- [WORK INSTRUCTIONS] Lift out each line of the data that holds "Lower".

- [MATERIAL FOR THIS TASK]
`src/verilog/ihap_regs.svh`:
```
`ifndef IHAP_REGS_SVH
`define IHAP_REGS_SVH
// ----------------------------------------------------------------------
// Host address decode of the four direct registers.
// ----------------------------------------------------------------------
`define IHAP_ADDR_MCS 2'h0
`define IHAP_ADDR_LIA 2'h1
`define IHAP_ADDR_AMS 2'h2
`define IHAP_ADDR_IDP 2'h3
// ----------------------------------------------------------------------
// Master control/status field positions.
// ----------------------------------------------------------------------
`define IHAP_BIT_SWRST 7
`define IHAP_BIT_CLKCLR 6
`define IHAP_BIT_SYSCLR 5
`define IHAP_BIT_ABUF 4
`define IHAP_BIT_MAINOE 3
`define IHAP_BIT_LOCOE 2
`define IHAP_BIT_LOCFN 1
`define IHAP_BIT_BUSY 0
// ----------------------------------------------------------------------
// Reset values and timing.
// ----------------------------------------------------------------------
`define IHAP_RESET_VAL 8'h00
`define IHAP_CLK_MHZ 25
`define IHAP_CLR_PULSE_NS 160
`define IHAP_CLR_CYCLES ((`IHAP_CLR_PULSE_NS * `IHAP_CLK_MHZ + 999) / 1000)
// ----------------------------------------------------------------------
// Address mode upper nibble codes.
// ----------------------------------------------------------------------
`define IHAP_UP_CTRL 4'h0
`define IHAP_UP_LDM1 4'h1
`define IHAP_UP_LDM2 4'h2
`define IHAP_UP_LCMTS 4'h4
`define IHAP_UP_LCMSC 4'h5
`define IHAP_UP_LHOLD 4'h7
`define IHAP_UP_CDM1 4'h9
`define IHAP_UP_CDM2 4'hA
`define IHAP_UP_CCM 4'hB
`define IHAP_UP_CCMD1 4'hE
`define IHAP_UP_CCMD2 4'hF
`endif

```
`src/verilog/ihap_pkg.sv`:
```
package ihap_pkg;
   // Memory space selected by the address mode register.
   typedef enum logic [3:0] {
      IHAP_TGT_NONE = 4'h0,
      IHAP_TGT_CTRL = 4'h1,
      IHAP_TGT_LDM1 = 4'h2,
      IHAP_TGT_LDM2 = 4'h3,
      IHAP_TGT_LCMTS = 4'h4,
      IHAP_TGT_LCMSC = 4'h5,
      IHAP_TGT_CDM1 = 4'h6,
      IHAP_TGT_CDM2 = 4'h7,
      IHAP_TGT_CCMTS = 4'h8,
      IHAP_TGT_CCMSC = 4'h9,
      IHAP_TGT_CCMTAG = 4'hA
   } ihap_tgt_t;
   // Connection-block command.
   typedef enum logic [3:0] {
      IHAP_OP_NONE = 4'h0,
      IHAP_OP_MAKE = 4'h1,
      IHAP_OP_BREAK = 4'h2,
      IHAP_OP_CLEAR = 4'h3,
      IHAP_OP_READ = 4'h4,
      IHAP_OP_FIND = 4'h5,
      IHAP_OP_RSTBLK = 4'h6,
      IHAP_OP_RSTHOLD = 4'h7,
      IHAP_OP_INIT = 4'h8
   } ihap_op_t;
   // Connection block addressed by a command.
   typedef enum logic [1:0] {
      IHAP_BLK_EVEN = 2'h0,
      IHAP_BLK_ODD = 2'h1,
      IHAP_BLK_LOCAL = 2'h3
   } ihap_blk_t;
   // Indirect access sequencer, Gray coded from IDLE through WAIT to DONE.
   typedef enum logic [1:0] {
      IHAP_ST_IDLE = 2'h0,
      IHAP_ST_WAIT = 2'h1,
      IHAP_ST_DONE = 2'h3
   } ihap_st_t;
endpackage

```
`src/verilog/ihap_mode_decode.sv`:
```
`timescale 1ns/10ps
`include "ihap_regs.svh"
// Decodes the address mode register into a memory space or a command.
module ihap_mode_decode (
   // Address mode value.
   input wire logic [7:0] mode,
   // Decoded selections.
   output ihap_pkg::ihap_tgt_t tgt,
   output ihap_pkg::ihap_op_t op,
   output ihap_pkg::ihap_blk_t blk,
   output logic hold_reset
);
   import ihap_pkg::*;
   logic [3:0] up; // Space or command group.
   logic [3:0] lo; // Stream address or sub-code.
   logic lo_zero; // Lower nibble is all zero.
   logic blk_ok; // Lower two bits name a real block.

   assign up = mode[7:4];
   assign lo = mode[3:0];
   assign lo_zero = (lo == 4'h0);
   assign blk_ok = (lo[1:0] != 2'h2);

   // Reserved codes fall through to no target and no command.
   always_comb begin
      tgt = IHAP_TGT_NONE;
      op = IHAP_OP_NONE;
      blk = ihap_blk_t'(lo[1:0]);
      hold_reset = 1'b0;
      unique case (up)
         `IHAP_UP_CTRL: if (lo_zero) tgt = IHAP_TGT_CTRL;
         `IHAP_UP_LDM1: tgt = IHAP_TGT_LDM1;
         `IHAP_UP_LDM2: tgt = IHAP_TGT_LDM2;
         `IHAP_UP_LCMTS: tgt = IHAP_TGT_LCMTS;
         `IHAP_UP_LCMSC: tgt = IHAP_TGT_LCMSC;
         `IHAP_UP_LHOLD: hold_reset = lo_zero;
         `IHAP_UP_CDM1: if (lo_zero) tgt = IHAP_TGT_CDM1;
         `IHAP_UP_CDM2: if (lo_zero) tgt = IHAP_TGT_CDM2;
         `IHAP_UP_CCM: begin
            // Field select inside the connection block.
            if (lo == 4'h0) tgt = IHAP_TGT_CCMTS;
            else if (lo == 4'h1) tgt = IHAP_TGT_CCMSC;
            else if (lo == 4'h2) tgt = IHAP_TGT_CCMTAG;
         end
         `IHAP_UP_CCMD1: begin
            // Make, break, clear and read by the upper two bits.
            if (blk_ok) begin
               unique case (lo[3:2])
                  2'h0: op = IHAP_OP_MAKE;
                  2'h1: op = IHAP_OP_BREAK;
                  2'h2: op = IHAP_OP_CLEAR;
                  2'h3: op = IHAP_OP_READ;
               endcase
            end
         end
         `IHAP_UP_CCMD2: begin
            // Find, block reset, holding reset and initialise.
            if (lo == 4'hC) op = IHAP_OP_RSTHOLD;
            else if (lo == 4'hF) op = IHAP_OP_INIT;
            else if (blk_ok && lo[3:2] == 2'h0) op = IHAP_OP_FIND;
            else if (blk_ok && lo[3:2] == 2'h2) op = IHAP_OP_RSTBLK;
         end
         default: tgt = IHAP_TGT_NONE;
      endcase
   end
endmodule

```
`src/verilog/ihap_port.sv`:
```
`timescale 1ns/10ps
`include "ihap_regs.svh"
module ihap_port #(
   parameter int CLR_CYCLES = `IHAP_CLR_CYCLES
) (
   // Clock and reset.
   input wire logic clock,
   input wire logic rst_n,
   // Host pins.
   input wire logic cs_n,
   input wire logic rd_n,
   input wire logic wr_n,
   input wire logic [1:0] addr,
   input wire logic [7:0] data_in,
   output logic [7:0] data_out,
   output logic data_oe,
   // Indirect memory side.
   output ihap_pkg::ihap_tgt_t mem_sel,
   output logic [11:0] mem_addr,
   output logic [7:0] mem_wdata,
   output logic mem_wr,
   output logic mem_rd,
   input wire logic mem_ack,
   input wire logic [7:0] mem_rdata,
   // Connection-block command side.
   output ihap_pkg::ihap_op_t cam_op,
   output ihap_pkg::ihap_blk_t cam_blk,
   output logic cam_req,
   input wire logic cam_done,
   input wire logic [7:0] cam_result,
   output logic local_hold_reset,
   // Control levels to the rest of the device.
   output logic software_reset,
   output logic clock_fault_clear,
   output logic system_fault_clear,
   output logic active_buffer,
   output logic main_bus_output_enable,
   output logic local_output_enable,
   output logic local_function_enable,
   output logic test_clock_enable
);
   import ihap_pkg::*;

   // ------------------------------------------------------------------
   // Host pin synchronisation and strobe detection.
   // ------------------------------------------------------------------
   logic [12:0] pins_s; // Synchronised host pins.
   logic cs_n_s; // Synchronised chip select.
   logic rd_n_s; // Synchronised read strobe.
   logic wr_n_s; // Synchronised write strobe.
   logic [1:0] addr_s; // Synchronised address.
   logic [7:0] din_s; // Synchronised write data.
   logic wr_n_d_r; // Write strobe one cycle later.
   logic cs_n_d_r; // Chip select one cycle later.
   logic wr_stb; // One-cycle write taken.

   ihap_sync #(.WIDTH(13), .INIT(13'h1C00)) u_sync (
      .clock(clock),
      .rst_n(rst_n),
      .pin_in({cs_n, rd_n, wr_n, addr, data_in}),
      .sync_out(pins_s)
   );
   assign {cs_n_s, rd_n_s, wr_n_s, addr_s, din_s} = pins_s;

   // Delayed copies for the end-of-write edge.
   always_ff @(posedge clock) begin
      if (!rst_n) begin
         wr_n_d_r <= 1'b1;
         cs_n_d_r <= 1'b1;
      end else begin
         wr_n_d_r <= wr_n_s;
         cs_n_d_r <= cs_n_s;
      end
   end

   // A write is taken where the strobe rises, data being settled then.
   assign wr_stb = wr_n_s & ~wr_n_d_r & ~cs_n_d_r;

   // ------------------------------------------------------------------
   // Direct registers.
   // ------------------------------------------------------------------
   logic [7:0] mcs_r; // Master control/status, busy bit unused here.
   logic [7:0] lia_r; // Lower indirect address.
   logic [7:0] ams_r; // Address mode select.
   logic [7:0] idp_r; // Indirect data port.
   logic [7:0] mcs_nxt; // Next master control value.
   logic busy; // Connection block in use.
   logic clr_any; // Any self-clearing bit is set.
   logic clr_end; // Pulse count reached.
   logic [7:0] clr_cnt_r; // Length of the clear pulses.
   logic wr_mcs; // Write to master control.
   logic wr_lia; // Write to slot address.
   logic wr_ams; // Write to mode.
   logic wr_idp; // Write to data.

   assign wr_mcs = wr_stb && addr_s == `IHAP_ADDR_MCS;
   assign wr_lia = wr_stb && addr_s == `IHAP_ADDR_LIA;
   assign wr_ams = wr_stb && addr_s == `IHAP_ADDR_AMS;
   assign wr_idp = wr_stb && addr_s == `IHAP_ADDR_IDP;
   assign clr_any = |mcs_r[`IHAP_BIT_SWRST:`IHAP_BIT_SYSCLR];
   assign clr_end = clr_any && clr_cnt_r == 8'(CLR_CYCLES - 1);

   // Next control value: a new set wins over the self-clear.
   always_comb begin
      mcs_nxt = mcs_r;
      if (clr_end) begin
         mcs_nxt[`IHAP_BIT_SWRST:`IHAP_BIT_SYSCLR] = 3'h0;
         if (mcs_r[`IHAP_BIT_SWRST]) mcs_nxt[`IHAP_BIT_ABUF:`IHAP_BIT_LOCFN] = 4'h0;
      end
      if (wr_mcs) begin
         mcs_nxt[7:1] = din_s[7:1] | (clr_end ? 7'h00 : {mcs_r[7:5], 4'h0});
      end
      mcs_nxt[`IHAP_BIT_BUSY] = 1'b0;
   end

   // Master control register.
   always_ff @(posedge clock) begin
      if (!rst_n) mcs_r <= `IHAP_RESET_VAL;
      else mcs_r <= mcs_nxt;
   end

   // Counts the clear pulse; restarts whenever a clear bit is written.
   always_ff @(posedge clock) begin
      if (!rst_n) clr_cnt_r <= 8'h00;
      else if (wr_mcs && |din_s[7:5]) clr_cnt_r <= 8'h00;
      else if (clr_any && !clr_end) clr_cnt_r <= clr_cnt_r + 8'h01;
      else clr_cnt_r <= 8'h00;
   end

   // Slot and mode registers; a software reset returns them to zero.
   always_ff @(posedge clock) begin
      if (!rst_n || mcs_r[`IHAP_BIT_SWRST]) begin
         lia_r <= `IHAP_RESET_VAL;
         ams_r <= `IHAP_RESET_VAL;
      end else begin
         if (wr_lia) lia_r <= din_s;
         if (wr_ams) ams_r <= din_s;
      end
   end

   // ------------------------------------------------------------------
   // Mode decode of the written or current mode value.
   // ------------------------------------------------------------------
   ihap_tgt_t tgt_now; // Space of the mode in use.
   ihap_op_t op_new; // Command of a mode being written.
   ihap_blk_t blk_new; // Block of a mode being written.
   ihap_tgt_t tgt_new; // Space of a mode being written.
   logic hold_new; // Holding reset of a mode being written.
   logic [7:0] mode_eff; // Mode value to decode.

   assign mode_eff = wr_ams ? din_s : ams_r;
   ihap_mode_decode u_dec (
      .mode(mode_eff),
      .tgt(tgt_new),
      .op(op_new),
      .blk(blk_new),
      .hold_reset(hold_new)
   );
   assign tgt_now = tgt_new;

   // ------------------------------------------------------------------
   // Indirect access sequencer.
   // ------------------------------------------------------------------
   ihap_st_t st_r; // Sequencer state.
   logic is_mem; // Current space is a memory.
   logic start_rd; // Prefetch after a new selection.
   logic start_cam; // Command written.
   logic cam_wants_data; // Command returns a result.
   logic cam_pend_r; // Command in flight.

   assign is_mem = tgt_now != IHAP_TGT_NONE;
   assign start_rd = (wr_lia || wr_ams) && is_mem && !mcs_r[`IHAP_BIT_SWRST];
   assign start_cam = wr_ams && op_new != IHAP_OP_NONE && !mcs_r[`IHAP_BIT_SWRST];
   assign cam_wants_data = cam_op == IHAP_OP_READ || cam_op == IHAP_OP_FIND;
   assign busy = cam_pend_r;

   // Idle, wait for the memory or block, then one cycle to finish.
   always_ff @(posedge clock) begin
      if (!rst_n) st_r <= IHAP_ST_IDLE;
      else begin
         unique case (st_r)
            IHAP_ST_IDLE: if (start_rd || start_cam) st_r <= IHAP_ST_WAIT;
            IHAP_ST_WAIT: if ((cam_pend_r && cam_done) || (!cam_pend_r && mem_ack)) begin
               st_r <= IHAP_ST_DONE;
            end
            IHAP_ST_DONE: st_r <= IHAP_ST_IDLE;
            default: st_r <= IHAP_ST_IDLE;
         endcase
      end
   end

   // Memory address and strobes; the stream is the mode low nibble.
   always_ff @(posedge clock) begin
      if (!rst_n) begin
         mem_sel <= IHAP_TGT_NONE;
         mem_addr <= 12'h000;
         mem_wdata <= 8'h00;
         mem_wr <= 1'b0;
         mem_rd <= 1'b0;
      end else begin
         mem_wr <= 1'b0;
         mem_rd <= 1'b0;
         if (st_r == IHAP_ST_IDLE && start_rd) begin
            mem_sel <= tgt_now;
            mem_addr <= {mode_eff[3:0], wr_lia ? din_s : lia_r};
            mem_rd <= 1'b1;
         end else if (st_r == IHAP_ST_IDLE && wr_idp && is_mem && !mcs_r[`IHAP_BIT_SWRST]) begin
            mem_sel <= tgt_now;
            mem_addr <= {ams_r[3:0], lia_r};
            mem_wdata <= din_s;
            mem_wr <= 1'b1;
         end
      end
   end

   // Connection-block command issue and busy flag.
   always_ff @(posedge clock) begin
      if (!rst_n) begin
         cam_op <= IHAP_OP_NONE;
         cam_blk <= IHAP_BLK_EVEN;
         cam_req <= 1'b0;
         cam_pend_r <= 1'b0;
      end else begin
         cam_req <= 1'b0;
         if (st_r == IHAP_ST_IDLE && start_cam) begin
            cam_op <= op_new;
            cam_blk <= blk_new;
            cam_req <= 1'b1;
            cam_pend_r <= 1'b1;
         end else if (cam_pend_r && cam_done) begin
            cam_pend_r <= 1'b0;
         end
      end
   end

   // Local holding reset pulse on writing mode 0x70.
   always_ff @(posedge clock) begin
      if (!rst_n) local_hold_reset <= 1'b0;
      else local_hold_reset <= wr_ams && hold_new && !mcs_r[`IHAP_BIT_SWRST];
   end

   // Data register: host writes, memory prefetch and command results.
   always_ff @(posedge clock) begin
      if (!rst_n || mcs_r[`IHAP_BIT_SWRST]) idp_r <= `IHAP_RESET_VAL;
      else if (wr_idp) idp_r <= din_s;
      else if (st_r == IHAP_ST_WAIT && !cam_pend_r && mem_ack) idp_r <= mem_rdata;
      else if (cam_pend_r && cam_done && cam_wants_data) idp_r <= cam_result;
   end

   // ------------------------------------------------------------------
   // Host read path.
   // ------------------------------------------------------------------
   // Registered read data; write-only registers read as zero.
   always_ff @(posedge clock) begin
      if (!rst_n) begin
         data_out <= 8'h00;
         data_oe <= 1'b0;
      end else begin
         data_oe <= ~cs_n_s & ~rd_n_s;
         unique case (addr_s)
            `IHAP_ADDR_MCS: data_out <= {mcs_r[7:1], busy};
            `IHAP_ADDR_IDP: data_out <= idp_r;
            default: data_out <= 8'h00;
         endcase
      end
   end

   // ------------------------------------------------------------------
   // Control levels.
   // ------------------------------------------------------------------
   assign software_reset = mcs_r[`IHAP_BIT_SWRST];
   assign clock_fault_clear = mcs_r[`IHAP_BIT_CLKCLR];
   assign system_fault_clear = mcs_r[`IHAP_BIT_SYSCLR];
   assign active_buffer = mcs_r[`IHAP_BIT_ABUF];
   assign main_bus_output_enable = mcs_r[`IHAP_BIT_MAINOE] & ~software_reset;
   assign local_output_enable = mcs_r[`IHAP_BIT_LOCOE] & ~software_reset;
   assign local_function_enable = mcs_r[`IHAP_BIT_LOCFN] & ~software_reset;
   assign test_clock_enable = ~software_reset;

   // ------------------------------------------------------------------
   // Checks.
   // ------------------------------------------------------------------
   property p_decode_lia;
      @(posedge clock) disable iff (!rst_n)
      wr_lia && !mcs_r[7] |=> lia_r == $past(din_s);
   endproperty
   a_decode_lia: assert property (p_decode_lia) else $error("slot write lost");

   property p_reset_zero;
      @(posedge clock) !rst_n |=> mcs_r == 8'h00 && lia_r == 8'h00 && ams_r == 8'h00;
   endproperty
   a_reset_zero: assert property (p_reset_zero) else $error("reset value wrong");

   property p_swrst_clear;
      @(posedge clock) disable iff (!rst_n)
      mcs_r[7] && clr_end && !wr_mcs |=> !mcs_r[7] && mcs_r[4:1] == 4'h0;
   endproperty
   a_swrst_clear: assert property (p_swrst_clear) else $error("reset bit stuck");

   property p_fault_clear;
      @(posedge clock) disable iff (!rst_n)
      $rose(mcs_r[6]) |-> ##[1:256] !mcs_r[6];
   endproperty
   a_fault_clear: assert property (p_fault_clear) else $error("clear bit stuck");

   property p_main_off;
      @(posedge clock) disable iff (!rst_n)
      !mcs_r[3] || mcs_r[7] |-> !main_bus_output_enable;
   endproperty
   a_main_off: assert property (p_main_off) else $error("main bus on");

   property p_test_clk;
      @(posedge clock) disable iff (!rst_n)
      test_clock_enable == !software_reset;
   endproperty
   a_test_clk: assert property (p_test_clk) else $error("test clock wrong");

   property p_busy_read;
      @(posedge clock) disable iff (!rst_n)
      (cam_req || cam_pend_r) && !cam_done |=> cam_pend_r;
   endproperty
   a_busy_read: assert property (p_busy_read) else $error("busy dropped");

   property p_hold_reset;
      @(posedge clock) disable iff (!rst_n)
      wr_ams && din_s == 8'h70 && !mcs_r[7] |=> local_hold_reset && !cam_req;
   endproperty
   a_hold_reset: assert property (p_hold_reset) else $error("hold reset missed");

   property p_init_cmd;
      @(posedge clock) disable iff (!rst_n)
      wr_ams && din_s == 8'hFF && st_r == IHAP_ST_IDLE && !mcs_r[7]
         |=> cam_req && cam_op == IHAP_OP_INIT;
   endproperty
   a_init_cmd: assert property (p_init_cmd) else $error("init not issued");

   property p_mem_addr;
      @(posedge clock) disable iff (!rst_n)
      mem_wr |-> mem_addr == {ams_r[3:0], lia_r} && mem_wdata == idp_r;
   endproperty
   a_mem_addr: assert property (p_mem_addr) else $error("memory address wrong");
endmodule

```
`src/verilog/ihap_sync.sv`:
```
`timescale 1ns/10ps
// Two-stage synchroniser for a group of pin inputs.
module ihap_sync #(
   parameter int WIDTH = 1,
   parameter logic [WIDTH-1:0] INIT = '0
) (
   // Clock and reset.
   input wire logic clock,
   input wire logic rst_n,
   // Asynchronous input and synchronised output.
   input wire logic [WIDTH-1:0] pin_in,
   output logic [WIDTH-1:0] sync_out
);
   logic [WIDTH-1:0] meta_r; // First stage, read only by the second.

   // Both stages load the idle level during reset.
   always_ff @(posedge clock) begin
      if (!rst_n) begin
         meta_r <= INIT;
         sync_out <= INIT;
      end else begin
         meta_r <= pin_in;
         sync_out <= meta_r;
      end
   end
endmodule
```
`config.mk`:
```
export PLATFORM = sky130hd
export DESIGN_NAME = ihap_port
export DESIGN_NICKNAME = d
export VERILOG_FILES = /design/src/verilog/ihap_pkg.sv /design/src/verilog/ihap_mode_decode.sv /design/src/verilog/ihap_port.sv /design/src/verilog/ihap_sync.sv
export VERILOG_INCLUDE_DIRS = /design/src /design/src/verilog
export SDC_FILE = /design/constraint.sdc
export NUM_CORES = 1
export LEC_CHECK = 0
export CAP_MARGIN = 15
export CORE_AREA = 2 2 107 109
export CTS_BUF_LIST = sky130_fd_sc_hd__clkbuf_2 sky130_fd_sc_hd__clkbuf_4 sky130_fd_sc_hd__clkbuf_8
export DETAILED_ROUTE_END_ITERATION = 6
export DIE_AREA = 0 0 109 111
export DONT_BUFFER_PORTS = 1
export SKIP_LAST_GASP = 1
export SYNTH_ARGS = -nofsm -noshare
export SYNTH_HDL_FRONTEND = slang
export SYNTH_SLANG_ARGS = --single-unit
```
`constraint.sdc`:
```
create_clock -name clock -period 5.7 [get_ports clock]
set_input_delay 0.855 -clock clock [delete_from_list [all_inputs] [get_ports clock]]
set_output_delay 0.855 -clock clock [all_outputs]
set_load 0.01 [all_outputs]
```
==> results of run 1 <==
cell type report:
cell class	count	area (um2)
Fill cell	1027	5680
Multi-Input combinational cell	376	2410
Sequential cell	113	2260
Clock buffer	20	263
Clock inverter	11	209
Tap cell	143	179
Timing Repair Buffer	5	37.5
Inverter	10	37.5
Yosys cell counts (2+ instances only):
library cell,number,share of area [%]
ha_1,7,1.8
a31oi_1,5,0.64
nor4_1,4,0.52
and3_1,7,0.90
dfxtp_1,113,47
o2bb2ai_1,9,1.6
o211ai_1,10,1.5
a211oi_1,3,0.46
nand4_1,7,0.90
clkbuf_1,24,1.9
xnor2_1,6,1.1
xor2_1,4,0.72
o21ai_2,2,0.36
a31oi_4,2,0.88
buf_6,2,0.46
nand3_1,12,1.2
mux2_4,2,0.62
o21ai_0,10,1.0
nor2b_1,6,0.77
buf_2,6,0.62
nand2b_1,13,1.7
nand4b_1,2,0.36
nand2_1,58,4.5
a21oi_1,30,3.1
nor3_1,12,1.2
nor2_1,56,4.3
a32o_1,2,0.41
or3_1,3,0.39
and2_1,28,3.6
mux2i_1,29,6.0
o311ai_0,2,0.36
inv_1,10,0.77
a22oi_1,20,3.1
routing by layer:
metal	vias to the layer above	share of wire, %	global-route usage, %
li1	1852	-	-
met1	1802	42	25.9
met4	0	2.0	9.66
met3	22	7.9	6.35
met2	170	48	32.3
met5	-	0	0
worst max-delay path, cell delays in order, from the launching register on:
cell       delay, ns
dfxtp_1         0.33
inv_1           0.08
ha_1            0.18
nand4bb_1       0.63
nand2_1         0.30
and2_1          0.24
inv_1           0.08
ha_1            0.25
nand2b_1        0.16
mux2i_1         0.26
o2111ai_1       0.15
o211ai_1        0.27
o21ai_2         0.21
a21oi_1         0.19
nor2_1          0.05
metrics by stage:
step	total power, mW	std cells	util (%)	setup slack (ns)	hold slack (ns)
after floorplan	0.853	532	-	2.85	0.368
after global placement	0.863	647	44.5	2.27	0.372
after detailed placement	0.865	647	44.5	2.21	0.377
after CTS	1.76	678	48.7	2.20	0.386
after global routing	1.80	678	48.7	1.82	0.400
final	1.74	678	48.7	2.17	0.382
kinds of logic (layout without fill, tap and decap cells):
kind of cell / Yosys count / count (layout) / synth area share [%]
xor gates and xnor gates: 10 / 10 / 1.80
DFF: 113 / 113 / 46.6
AOI/OAI and AO/OA: 106 / 106 / 15.8
and+or+nand+nor: 221 / 221 / 23.2
buffers and inverters: 43 / 46 / 3.87
muxes: 32 / 32 / 6.83
adders and majority gates: 7 / 7 / 1.80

- [ANSWER BOX]
   logic lo_zero; // Lower nibble is all zero.
   logic blk_ok; // Lower two bits name a real block.
   logic [7:0] lia_r; // Lower indirect address.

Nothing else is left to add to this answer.